The best retirement decision you'll ever make is starting in your 20s. Someone who invests $300/month from age 22 to 32 — then stops entirely — will likely have more at 65 than someone who invests $300/month from 32 to 65. That's the power of compound growth. Here's the exact playbook.
Step 1: Get Your 401(k) Match First
If your employer matches 401(k) contributions, contribute at least enough to get the full match. A 50% match on 6% of salary is an immediate 50% return on that money — no investment can beat that.
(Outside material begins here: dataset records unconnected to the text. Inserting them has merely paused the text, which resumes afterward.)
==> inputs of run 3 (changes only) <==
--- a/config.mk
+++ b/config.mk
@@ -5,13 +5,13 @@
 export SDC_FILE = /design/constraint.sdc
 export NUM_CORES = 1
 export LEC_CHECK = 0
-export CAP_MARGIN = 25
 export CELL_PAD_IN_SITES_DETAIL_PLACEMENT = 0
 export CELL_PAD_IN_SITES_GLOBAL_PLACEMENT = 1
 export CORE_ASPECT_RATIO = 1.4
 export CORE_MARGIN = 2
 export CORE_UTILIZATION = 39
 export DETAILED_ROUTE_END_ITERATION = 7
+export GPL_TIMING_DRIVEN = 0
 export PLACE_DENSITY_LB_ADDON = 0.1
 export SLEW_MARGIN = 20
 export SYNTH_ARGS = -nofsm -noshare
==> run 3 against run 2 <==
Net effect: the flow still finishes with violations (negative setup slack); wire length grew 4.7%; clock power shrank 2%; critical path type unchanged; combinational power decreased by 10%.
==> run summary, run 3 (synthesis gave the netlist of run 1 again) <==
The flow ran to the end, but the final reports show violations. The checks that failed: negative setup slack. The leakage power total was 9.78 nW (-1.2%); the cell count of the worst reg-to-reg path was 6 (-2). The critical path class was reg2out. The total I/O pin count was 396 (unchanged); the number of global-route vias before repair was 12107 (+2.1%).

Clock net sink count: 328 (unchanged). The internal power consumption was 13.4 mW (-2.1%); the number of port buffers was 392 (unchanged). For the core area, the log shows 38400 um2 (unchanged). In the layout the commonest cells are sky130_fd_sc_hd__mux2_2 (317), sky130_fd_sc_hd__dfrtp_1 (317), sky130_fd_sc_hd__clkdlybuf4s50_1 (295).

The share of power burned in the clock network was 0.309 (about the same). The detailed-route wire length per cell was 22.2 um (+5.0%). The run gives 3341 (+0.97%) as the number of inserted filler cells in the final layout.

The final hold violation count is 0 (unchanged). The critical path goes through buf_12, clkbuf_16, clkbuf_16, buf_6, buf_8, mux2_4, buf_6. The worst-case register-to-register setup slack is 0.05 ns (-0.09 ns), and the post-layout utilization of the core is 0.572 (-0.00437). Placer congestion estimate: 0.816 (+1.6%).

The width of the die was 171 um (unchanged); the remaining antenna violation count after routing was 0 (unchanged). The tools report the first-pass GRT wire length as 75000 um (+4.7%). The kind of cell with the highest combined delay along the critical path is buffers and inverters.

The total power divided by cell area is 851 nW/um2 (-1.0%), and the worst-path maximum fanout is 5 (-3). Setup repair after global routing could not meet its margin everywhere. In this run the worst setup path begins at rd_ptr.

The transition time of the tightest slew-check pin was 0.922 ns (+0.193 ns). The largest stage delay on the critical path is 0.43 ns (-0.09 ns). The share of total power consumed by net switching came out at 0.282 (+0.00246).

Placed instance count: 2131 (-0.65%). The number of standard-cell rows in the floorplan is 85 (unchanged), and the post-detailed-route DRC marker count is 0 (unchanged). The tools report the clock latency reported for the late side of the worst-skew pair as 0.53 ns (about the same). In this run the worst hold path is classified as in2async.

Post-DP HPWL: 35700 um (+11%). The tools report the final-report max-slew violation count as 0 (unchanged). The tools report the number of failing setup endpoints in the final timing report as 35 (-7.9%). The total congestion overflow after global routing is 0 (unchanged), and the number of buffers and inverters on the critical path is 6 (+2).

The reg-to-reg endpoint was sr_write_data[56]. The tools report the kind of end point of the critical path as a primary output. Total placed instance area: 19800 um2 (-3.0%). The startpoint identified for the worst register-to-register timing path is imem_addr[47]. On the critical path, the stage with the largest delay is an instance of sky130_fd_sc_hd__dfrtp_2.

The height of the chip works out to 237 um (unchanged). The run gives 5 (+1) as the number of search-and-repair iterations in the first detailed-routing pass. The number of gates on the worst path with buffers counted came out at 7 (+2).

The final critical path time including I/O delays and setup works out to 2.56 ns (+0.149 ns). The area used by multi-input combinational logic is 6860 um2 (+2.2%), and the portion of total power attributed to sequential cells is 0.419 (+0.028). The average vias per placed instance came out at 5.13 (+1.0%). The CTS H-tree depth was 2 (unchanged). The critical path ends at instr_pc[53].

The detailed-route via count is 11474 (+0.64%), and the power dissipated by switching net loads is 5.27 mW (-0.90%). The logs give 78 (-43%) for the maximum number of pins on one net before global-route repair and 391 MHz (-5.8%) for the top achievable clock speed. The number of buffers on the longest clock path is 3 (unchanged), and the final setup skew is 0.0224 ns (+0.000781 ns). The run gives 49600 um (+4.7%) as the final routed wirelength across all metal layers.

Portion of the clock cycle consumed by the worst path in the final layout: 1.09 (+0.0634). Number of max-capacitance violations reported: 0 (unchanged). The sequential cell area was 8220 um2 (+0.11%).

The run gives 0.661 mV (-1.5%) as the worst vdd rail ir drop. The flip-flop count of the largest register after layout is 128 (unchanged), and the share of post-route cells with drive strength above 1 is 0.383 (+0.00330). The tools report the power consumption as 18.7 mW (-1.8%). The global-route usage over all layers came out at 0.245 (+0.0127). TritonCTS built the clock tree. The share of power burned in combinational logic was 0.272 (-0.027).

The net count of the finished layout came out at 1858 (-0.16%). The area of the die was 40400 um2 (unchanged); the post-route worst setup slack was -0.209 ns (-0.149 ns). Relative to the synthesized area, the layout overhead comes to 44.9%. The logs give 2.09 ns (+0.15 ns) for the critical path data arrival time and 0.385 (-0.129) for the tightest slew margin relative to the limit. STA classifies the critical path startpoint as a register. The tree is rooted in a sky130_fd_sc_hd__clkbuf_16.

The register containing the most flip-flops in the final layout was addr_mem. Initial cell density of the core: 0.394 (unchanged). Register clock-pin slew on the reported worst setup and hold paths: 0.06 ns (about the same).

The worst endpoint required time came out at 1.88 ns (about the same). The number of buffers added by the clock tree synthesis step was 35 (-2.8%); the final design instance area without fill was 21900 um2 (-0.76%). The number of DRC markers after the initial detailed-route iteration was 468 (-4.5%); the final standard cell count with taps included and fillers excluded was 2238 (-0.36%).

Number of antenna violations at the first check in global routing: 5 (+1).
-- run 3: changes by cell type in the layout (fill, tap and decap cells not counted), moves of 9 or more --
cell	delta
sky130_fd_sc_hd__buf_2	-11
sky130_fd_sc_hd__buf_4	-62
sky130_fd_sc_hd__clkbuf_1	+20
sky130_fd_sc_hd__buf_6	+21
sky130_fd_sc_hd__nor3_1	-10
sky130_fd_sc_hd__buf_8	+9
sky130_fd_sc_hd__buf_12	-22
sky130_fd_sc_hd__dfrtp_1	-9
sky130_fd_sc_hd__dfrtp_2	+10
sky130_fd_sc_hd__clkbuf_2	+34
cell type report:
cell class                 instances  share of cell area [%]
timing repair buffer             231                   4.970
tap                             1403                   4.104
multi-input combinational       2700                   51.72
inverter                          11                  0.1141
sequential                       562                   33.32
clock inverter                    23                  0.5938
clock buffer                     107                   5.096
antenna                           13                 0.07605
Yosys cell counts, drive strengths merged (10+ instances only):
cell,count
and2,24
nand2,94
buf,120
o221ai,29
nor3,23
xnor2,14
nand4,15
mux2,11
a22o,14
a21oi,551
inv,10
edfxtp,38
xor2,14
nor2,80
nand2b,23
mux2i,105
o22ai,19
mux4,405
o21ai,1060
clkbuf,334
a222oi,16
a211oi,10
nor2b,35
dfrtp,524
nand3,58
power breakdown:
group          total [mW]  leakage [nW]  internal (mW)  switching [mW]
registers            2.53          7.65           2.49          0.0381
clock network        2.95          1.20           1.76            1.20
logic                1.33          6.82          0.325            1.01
## config.mk

```make
export PLATFORM = sky130hd
export DESIGN_NAME = motoro3_phase_driver
export DESIGN_NICKNAME = d
export VERILOG_FILES = /design/src/rtl/motoro3_pkg.sv /design/src/rtl/motoro3_deadtime_edge.sv /design/src/rtl/motoro3_phase_driver.sv
export SDC_FILE = /design/constraint.sdc
export NUM_CORES = 1
export LEC_CHECK = 0
export CAP_MARGIN = 20
export CORE_MARGIN = 4
export CORE_UTILIZATION = 50
export CTS_BUF_LIST = sky130_fd_sc_hd__clkbuf_2 sky130_fd_sc_hd__clkbuf_4 sky130_fd_sc_hd__clkbuf_8
export CTS_CLUSTER_SIZE = 10
export DETAILED_ROUTE_END_ITERATION = 12
export GPL_ROUTABILITY_DRIVEN = 0
export PLACE_DENSITY = 0.76
export SLEW_MARGIN = 40
export SYNTH_ARGS = -nofsm -noshare
export SYNTH_HDL_FRONTEND = slang
export SYNTH_SLANG_ARGS = --single-unit
```

## constraint.sdc

```tcl
create_clock -name clk -period 5 [get_ports clk]
set_clock_uncertainty 0.05 [all_clocks]
set_input_delay 1.5 -clock clk [delete_from_list [all_inputs] [get_ports clk]]
set_output_delay 1.5 -clock clk [all_outputs]
set_load 0.01 [all_outputs]
```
This is always step one, before anything else.
Step 2: Open and Max a Roth IRA
In your 20s, you're likely in a low tax bracket. A Roth IRA lets you contribute after-tax dollars now — and pay zero taxes on all growth and withdrawals in retirement. The 2024 contribution limit is $7,000/year ($583/month). At 7% average growth, $7,000/year from age 22 to 65 grows to over $1.7 million — completely tax-free.
Step 3: Increase 401(k) Beyond the Match
The 2024 401(k) limit is $23,000. Once you've maxed your Roth IRA, go back and increase your 401(k) contributions. The pre-tax deduction lowers your taxable income today, which matters more as your salary grows.
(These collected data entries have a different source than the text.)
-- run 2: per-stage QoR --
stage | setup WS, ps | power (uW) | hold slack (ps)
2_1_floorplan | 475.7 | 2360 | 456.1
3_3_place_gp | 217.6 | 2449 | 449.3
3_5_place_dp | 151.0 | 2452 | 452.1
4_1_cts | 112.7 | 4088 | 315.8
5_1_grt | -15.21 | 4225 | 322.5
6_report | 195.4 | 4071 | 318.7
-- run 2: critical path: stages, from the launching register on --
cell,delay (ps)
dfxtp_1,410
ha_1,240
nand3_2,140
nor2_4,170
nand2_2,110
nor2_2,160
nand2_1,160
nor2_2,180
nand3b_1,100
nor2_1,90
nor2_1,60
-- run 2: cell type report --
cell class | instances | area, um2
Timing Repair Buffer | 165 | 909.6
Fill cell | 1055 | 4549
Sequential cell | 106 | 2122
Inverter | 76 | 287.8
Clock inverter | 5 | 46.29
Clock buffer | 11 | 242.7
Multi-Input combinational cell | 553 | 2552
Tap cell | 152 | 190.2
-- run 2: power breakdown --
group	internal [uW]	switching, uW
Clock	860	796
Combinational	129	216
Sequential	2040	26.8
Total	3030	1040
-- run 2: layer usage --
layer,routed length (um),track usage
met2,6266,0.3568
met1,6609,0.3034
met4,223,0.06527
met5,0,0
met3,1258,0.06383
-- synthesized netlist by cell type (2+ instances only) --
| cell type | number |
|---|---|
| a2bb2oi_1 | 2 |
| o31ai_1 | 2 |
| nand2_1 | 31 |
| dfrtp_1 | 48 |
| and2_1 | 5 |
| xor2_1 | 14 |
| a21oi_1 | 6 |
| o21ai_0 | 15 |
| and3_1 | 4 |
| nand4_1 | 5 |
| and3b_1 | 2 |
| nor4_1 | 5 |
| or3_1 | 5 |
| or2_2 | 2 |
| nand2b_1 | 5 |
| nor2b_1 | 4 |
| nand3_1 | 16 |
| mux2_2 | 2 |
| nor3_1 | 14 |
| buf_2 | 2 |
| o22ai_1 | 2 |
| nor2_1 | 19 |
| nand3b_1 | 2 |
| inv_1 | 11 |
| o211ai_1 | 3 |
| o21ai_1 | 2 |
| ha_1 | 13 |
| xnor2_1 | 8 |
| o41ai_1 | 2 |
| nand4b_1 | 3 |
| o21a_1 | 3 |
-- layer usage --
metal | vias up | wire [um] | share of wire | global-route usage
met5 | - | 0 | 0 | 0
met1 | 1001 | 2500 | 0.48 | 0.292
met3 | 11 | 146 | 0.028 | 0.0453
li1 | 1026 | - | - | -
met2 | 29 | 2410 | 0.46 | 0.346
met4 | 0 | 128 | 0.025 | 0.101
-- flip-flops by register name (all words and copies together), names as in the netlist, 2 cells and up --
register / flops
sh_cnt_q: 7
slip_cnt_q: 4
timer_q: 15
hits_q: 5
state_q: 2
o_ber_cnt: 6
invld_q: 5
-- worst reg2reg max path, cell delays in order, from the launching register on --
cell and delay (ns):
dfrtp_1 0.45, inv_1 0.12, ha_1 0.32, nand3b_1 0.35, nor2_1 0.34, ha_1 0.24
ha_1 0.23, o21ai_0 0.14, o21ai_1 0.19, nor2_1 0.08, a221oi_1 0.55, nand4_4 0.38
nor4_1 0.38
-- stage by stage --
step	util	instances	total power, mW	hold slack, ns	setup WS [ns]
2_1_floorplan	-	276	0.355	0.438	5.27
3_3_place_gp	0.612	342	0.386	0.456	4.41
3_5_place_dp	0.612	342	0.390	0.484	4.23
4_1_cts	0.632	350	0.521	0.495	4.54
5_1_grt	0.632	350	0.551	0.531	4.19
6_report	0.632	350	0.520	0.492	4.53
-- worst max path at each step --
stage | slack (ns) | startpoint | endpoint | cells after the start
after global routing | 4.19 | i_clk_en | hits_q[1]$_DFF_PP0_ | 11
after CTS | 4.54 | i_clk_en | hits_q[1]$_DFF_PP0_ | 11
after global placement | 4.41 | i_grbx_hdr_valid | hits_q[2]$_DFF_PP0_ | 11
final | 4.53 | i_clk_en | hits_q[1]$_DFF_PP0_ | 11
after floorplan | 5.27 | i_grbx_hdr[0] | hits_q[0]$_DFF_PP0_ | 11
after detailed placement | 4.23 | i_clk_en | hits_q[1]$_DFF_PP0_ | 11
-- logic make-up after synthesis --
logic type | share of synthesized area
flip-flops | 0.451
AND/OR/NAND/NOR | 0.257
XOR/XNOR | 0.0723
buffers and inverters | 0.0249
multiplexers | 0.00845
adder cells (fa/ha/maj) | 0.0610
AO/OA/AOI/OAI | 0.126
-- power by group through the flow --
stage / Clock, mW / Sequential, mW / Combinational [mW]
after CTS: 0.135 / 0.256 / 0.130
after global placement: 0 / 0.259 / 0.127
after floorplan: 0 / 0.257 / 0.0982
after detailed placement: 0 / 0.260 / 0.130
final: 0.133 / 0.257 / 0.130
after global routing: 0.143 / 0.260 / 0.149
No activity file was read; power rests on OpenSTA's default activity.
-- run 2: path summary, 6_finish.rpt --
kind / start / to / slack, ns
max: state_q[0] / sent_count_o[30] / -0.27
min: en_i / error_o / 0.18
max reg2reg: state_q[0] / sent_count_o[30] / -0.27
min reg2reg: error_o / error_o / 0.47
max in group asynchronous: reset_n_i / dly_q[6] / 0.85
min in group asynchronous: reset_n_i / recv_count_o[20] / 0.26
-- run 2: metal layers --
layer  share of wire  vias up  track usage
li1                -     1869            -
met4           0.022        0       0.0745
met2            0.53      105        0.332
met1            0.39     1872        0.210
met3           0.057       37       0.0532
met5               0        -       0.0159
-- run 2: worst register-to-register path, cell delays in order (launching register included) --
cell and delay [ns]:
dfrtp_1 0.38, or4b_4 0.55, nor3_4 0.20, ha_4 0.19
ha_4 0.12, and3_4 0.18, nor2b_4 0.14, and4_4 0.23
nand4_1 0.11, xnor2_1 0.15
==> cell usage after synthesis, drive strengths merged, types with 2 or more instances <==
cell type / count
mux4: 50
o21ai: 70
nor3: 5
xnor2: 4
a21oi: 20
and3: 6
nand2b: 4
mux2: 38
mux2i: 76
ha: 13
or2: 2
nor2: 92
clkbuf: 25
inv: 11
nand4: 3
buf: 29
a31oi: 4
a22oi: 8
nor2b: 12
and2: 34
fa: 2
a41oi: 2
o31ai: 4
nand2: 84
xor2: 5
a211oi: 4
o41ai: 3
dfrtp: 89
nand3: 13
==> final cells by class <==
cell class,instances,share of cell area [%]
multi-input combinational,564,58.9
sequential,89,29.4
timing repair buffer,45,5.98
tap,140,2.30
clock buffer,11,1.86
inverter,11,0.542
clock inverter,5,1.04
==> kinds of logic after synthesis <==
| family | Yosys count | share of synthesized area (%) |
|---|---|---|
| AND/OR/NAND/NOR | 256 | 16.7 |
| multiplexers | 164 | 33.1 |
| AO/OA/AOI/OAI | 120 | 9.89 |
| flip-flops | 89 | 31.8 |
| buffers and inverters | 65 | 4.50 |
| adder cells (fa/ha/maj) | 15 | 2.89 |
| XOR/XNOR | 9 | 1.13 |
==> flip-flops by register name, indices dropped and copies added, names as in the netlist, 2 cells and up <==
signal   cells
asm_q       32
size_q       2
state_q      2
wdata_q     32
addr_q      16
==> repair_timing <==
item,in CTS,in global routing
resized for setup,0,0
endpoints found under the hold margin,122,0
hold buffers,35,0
### src/rtl/keypad_emulator.sv
// keypad_emulator: responder side of a 4x4 column-drive / row-sense keypad.
// Accepts a button code over valid/ready and plays back one complete press:
// press bounce, solid hold, release bounce and a quiet gap, then pulses done.
//
// Parameters
//   HOLD_CYCLES   : cycles of solid contact (>= 1)
//   BOUNCE_CYCLES : cycles of each bounce phase (0 = no bouncing)
//   GAP_CYCLES    : cycles of open contact after release (>= 1)
//   CNT_W         : phase counter width (every cycle parameter < 2**CNT_W)
// Ports
//   clk       in   clock, rising edge
//   rst       in   asynchronous active-high reset
//   key_valid in   press request offered
//   key_code  in   button index, row = code[3:2], column = code[1:0]
//   key_ready out  emulator idle and able to accept a request
//   col       in   column drive from scanner, active-high
//   row       out  row sense, 4'b1111 when not sensed, else one-hot row
//   contact   out  internal switch state (registered)
//   busy      out  press sequence in progress
//   done      out  one-cycle pulse on return to idle
module keypad_emulator
  import keypad_pkg::*;
#(
  parameter int HOLD_CYCLES   = 16,
  parameter int BOUNCE_CYCLES = 4,
  parameter int GAP_CYCLES    = 8,
  parameter int CNT_W         = 16
) (
  input  logic       clk,
  input  logic       rst,
  input  logic       key_valid,
  input  logic [3:0] key_code,
  output logic       key_ready,
  input  logic [3:0] col,
  output logic [3:0] row,
  output logic       contact,
  output logic       busy,
  output logic       done
);

  // Counter load values: each phase lasts (load + 1) cycles.
  localparam bit             HAS_BOUNCE = (BOUNCE_CYCLES > 0);
  localparam logic [CNT_W-1:0] HOLD_LD  = CNT_W'(HOLD_CYCLES - 1);
  localparam logic [CNT_W-1:0] GAP_LD   = CNT_W'(GAP_CYCLES - 1);
  localparam logic [CNT_W-1:0] BOUNCE_LD =
    HAS_BOUNCE ? CNT_W'(BOUNCE_CYCLES - 1) : '0;
  localparam logic [CNT_W-1:0] CNT_ONE  = CNT_W'(1);

  kp_emu_state_t    state_q, state_d;
  logic [CNT_W-1:0] cnt_q, cnt_d;
  logic [3:0]       code_q, code_d;
  logic             contact_q, contact_d;
  logic             done_q, done_d;
  logic             cnt_zero;

  assign cnt_zero = (cnt_q == '0);

  // State register
  always_ff @(posedge clk or posedge rst) begin
    if (rst) begin
      state_q   <= ST_IDLE;
      cnt_q     <= '0;
      code_q    <= 4'd0;
      contact_q <= 1'b0;
      done_q    <= 1'b0;
    end else begin
      state_q   <= state_d;
      cnt_q     <= cnt_d;
      code_q    <= code_d;
      contact_q <= contact_d;
      done_q    <= done_d;
    end
  end

  // Next-state logic: the counter is reloaded on every phase entry and the
  // phase ends on the cycle the counter reads zero.
  always_comb begin
    state_d = state_q;
    cnt_d   = cnt_q;
    code_d  = code_q;
    unique case (state_q)
      ST_IDLE: begin
        if (key_valid) begin
          code_d = key_code;
          if (HAS_BOUNCE) begin
            state_d = ST_B_PRESS;
            cnt_d   = BOUNCE_LD;
          end else begin
            state_d = ST_HOLD;
            cnt_d   = HOLD_LD;
          end
        end
      end
      ST_B_PRESS: begin
        if (cnt_zero) begin
          state_d = ST_HOLD;
          cnt_d   = HOLD_LD;
        end else begin
          cnt_d = cnt_q - CNT_ONE;
        end
      end
      ST_HOLD: begin
        if (cnt_zero) begin
          if (HAS_BOUNCE) begin
            state_d = ST_B_RELEASE;
            cnt_d   = BOUNCE_LD;
          end else begin
            state_d = ST_GAP;
            cnt_d   = GAP_LD;
          end
        end else begin
          cnt_d = cnt_q - CNT_ONE;
        end
      end
      ST_B_RELEASE: begin
        if (cnt_zero) begin
          state_d = ST_GAP;
          cnt_d   = GAP_LD;
        end else begin
          cnt_d = cnt_q - CNT_ONE;
        end
      end
      ST_GAP: begin
        if (cnt_zero) begin
          state_d = ST_IDLE;
          cnt_d   = '0;
        end else begin
          cnt_d = cnt_q - CNT_ONE;
        end
      end
      default: begin
        state_d = ST_IDLE;
        cnt_d   = '0;
      end
    endcase
  end

  // Output logic. contact is registered, so it is computed from the state and
  // counter being entered; in each cycle it then matches the current phase.
  // Press bounce ends open (cnt[0]=0 on the last cycle), release bounce ends
  // closed, so the hold edge and the gap edge are both clean transitions.
  always_comb begin
    contact_d = 1'b0;
    done_d    = (state_q == ST_GAP) && cnt_zero;
    unique case (state_d)
      ST_B_PRESS:   contact_d = cnt_d[0];
      ST_HOLD:      contact_d = 1'b1;
      ST_B_RELEASE: contact_d = ~cnt_d[0];
      default:      contact_d = 1'b0;
    endcase
  end

  assign busy      = (state_q != ST_IDLE);
  assign key_ready = (state_q == ST_IDLE);
  assign contact   = contact_q;
  assign done      = done_q;

  // Deliberately combinational from col: the scanner sees its own column
  // drive reflected in the same cycle, like a real switch matrix.
  assign row = (contact_q && |(col & code_to_col(code_q))) ? code_to_row(code_q)
                                                           : ROW_IDLE;

endmodule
How Much Should You Save in Your 20s?
- Minimum: Enough to get the full employer 401(k) match
- Good: 10–15% of gross income total (employer + employee contributions)
- Great: 20%+ of gross income — you'll likely be able to retire early
- Even $100/month at 22 becomes ~$370,000 by 65 at 7% annual growth
What to Invest In?
Keep it simple: a total stock market index fund (like VTSAX or VTI) or a target-date fund matching your expected retirement year. In your 20s, you have 40+ years before retirement — you can tolerate short-term volatility for long-term growth. Don't overthink it. Low-cost index funds beat most active strategies over 20+ year periods.
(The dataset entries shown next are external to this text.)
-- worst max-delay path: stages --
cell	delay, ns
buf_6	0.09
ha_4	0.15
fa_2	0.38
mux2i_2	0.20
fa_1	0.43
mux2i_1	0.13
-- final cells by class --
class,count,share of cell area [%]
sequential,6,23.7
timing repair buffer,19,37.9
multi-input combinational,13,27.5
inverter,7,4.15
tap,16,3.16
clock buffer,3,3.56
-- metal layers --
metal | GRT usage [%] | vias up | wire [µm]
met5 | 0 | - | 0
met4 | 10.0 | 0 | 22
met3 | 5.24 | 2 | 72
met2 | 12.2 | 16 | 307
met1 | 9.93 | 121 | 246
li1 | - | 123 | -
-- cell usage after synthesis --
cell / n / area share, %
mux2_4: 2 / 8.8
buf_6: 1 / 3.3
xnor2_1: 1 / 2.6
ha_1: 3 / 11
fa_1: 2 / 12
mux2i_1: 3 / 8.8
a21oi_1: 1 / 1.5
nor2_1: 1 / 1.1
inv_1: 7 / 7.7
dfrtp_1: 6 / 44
$ cat src/rtl/nx_msg_assembler.sv
// nx_msg_assembler: packs narrow host beats LSB-first into full-width mesh
// messages, buffers them in a 2-entry FIFO with a registered head, and keeps
// a saturating delivered-message count plus a sticky short-transfer flag.
`timescale 1ns/1ps
module nx_msg_assembler #(
    parameter int HOST_W = 8,
    parameter int MSG_W  = 32
) (
    input  logic              i_clk,
    input  logic              i_rst,
    input  logic [HOST_W-1:0] i_host_data,
    input  logic              i_host_last,
    input  logic              i_host_valid,
    output logic              o_host_ready,
    output logic [MSG_W-1:0]  o_msg_data,
    output logic              o_msg_valid,
    input  logic              i_msg_ready,
    input  logic              i_clear,
    output logic [15:0]       o_msg_count,
    output logic              o_err_short
);
    localparam int BEATS = (MSG_W + HOST_W - 1) / HOST_W;
    localparam int ASM_W = BEATS * HOST_W;
    localparam int BW    = $clog2(BEATS);

    logic [BW-1:0]    beat_cnt_reg, beat_cnt_next;
    logic [ASM_W-1:0] asm_reg, asm_next;
    logic [MSG_W-1:0] mem_reg [2];
    logic             wr_ptr_reg, rd_ptr_reg;
    logic [1:0]       fifo_count_reg, fifo_count_next;
    logic [15:0]      msg_count_reg;
    logic             err_short_reg;

    logic accept, last_beat, push, pop, short_end;

    // Ready depends only on registered FIFO occupancy (and reset), never on i_msg_ready.
    assign o_host_ready = i_rst && (fifo_count_reg != 2'd2);
    assign accept       = i_host_valid && o_host_ready;
    assign last_beat    = (beat_cnt_reg == BW'(BEATS - 1));
    assign push         = accept && last_beat;
    assign short_end    = accept && i_host_last && !last_beat;
    assign o_msg_valid  = (fifo_count_reg != 2'd0);
    assign pop          = o_msg_valid && i_msg_ready;
    assign o_msg_data   = mem_reg[rd_ptr_reg];
    assign o_msg_count  = msg_count_reg;
    assign o_err_short  = err_short_reg;

    // Each slice takes the current beat when it is the one being filled, so the
    // final beat lands in the pushed message in the same cycle.
    generate
        for (genvar gi = 0; gi < BEATS; gi++) begin : g_slice
            assign asm_next[gi*HOST_W +: HOST_W] =
                (accept && beat_cnt_reg == BW'(gi)) ? i_host_data
                                                     : asm_reg[gi*HOST_W +: HOST_W];
        end
    endgenerate

    // Beat index advances per accepted beat; wraps after a full message or a short end.
    always_comb begin
        beat_cnt_next = beat_cnt_reg;
        if (accept) begin
            if (last_beat || i_host_last) begin
                beat_cnt_next = '0;
            end else begin
                beat_cnt_next = beat_cnt_reg + 1'b1;
            end
        end
    end

    // FIFO occupancy: a simultaneous push and pop leaves the count unchanged.
    always_comb begin
        fifo_count_next = fifo_count_reg;
        case ({push, pop})
            2'b10:   fifo_count_next = fifo_count_reg + 2'd1;
            2'b01:   fifo_count_next = fifo_count_reg - 2'd1;
            default: fifo_count_next = fifo_count_reg;
        endcase
    end

    // Assembly and FIFO pointer state; reset drops any partial message and queued data.
    always_ff @(posedge i_clk) begin
        if (!i_rst) begin
            beat_cnt_reg   <= '0;
            asm_reg        <= '0;
            wr_ptr_reg     <= 1'b0;
            rd_ptr_reg     <= 1'b0;
            fifo_count_reg <= 2'd0;
        end else begin
            beat_cnt_reg   <= beat_cnt_next;
            asm_reg        <= asm_next;
            fifo_count_reg <= fifo_count_next;
            if (push) wr_ptr_reg <= ~wr_ptr_reg;
            if (pop)  rd_ptr_reg <= ~rd_ptr_reg;
        end
    end

    // FIFO storage, one register per entry; bits of the assembly above MSG_W are dropped.
    generate
        for (genvar gi = 0; gi < 2; gi++) begin : g_entry
            always_ff @(posedge i_clk) begin
                if (!i_rst) begin
                    mem_reg[gi] <= '0;
                end else if (push && wr_ptr_reg == 1'(gi)) begin
                    mem_reg[gi] <= asm_next[MSG_W-1:0];
                end
            end
        end
    endgenerate

    // Status: clear has priority over a same-cycle pop or short-transfer error.
    always_ff @(posedge i_clk) begin
        if (!i_rst) begin
            msg_count_reg <= 16'd0;
            err_short_reg <= 1'b0;
        end else if (i_clear) begin
            msg_count_reg <= 16'd0;
            err_short_reg <= 1'b0;
        end else begin
            if (pop && msg_count_reg != 16'hFFFF) msg_count_reg <= msg_count_reg + 16'd1;
            if (short_end) err_short_reg <= 1'b1;
        end
    end
endmodule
The Biggest Mistakes People Make in Their 20s
- Waiting until they 'have enough money' — starting beats waiting every time
- Cashing out a 401(k) when switching jobs — taxes plus 10% penalty decimates the balance
- Keeping contributions parked in cash instead of investing them
- Picking individual stocks instead of diversified index funds
- Skipping contributions during tough months — automate so it's never optional
💡 Tip: Automate everything. Set up automatic transfers to your Roth IRA on payday. Increase your 401(k) contribution by 1% every January. You'll never miss what you don't see.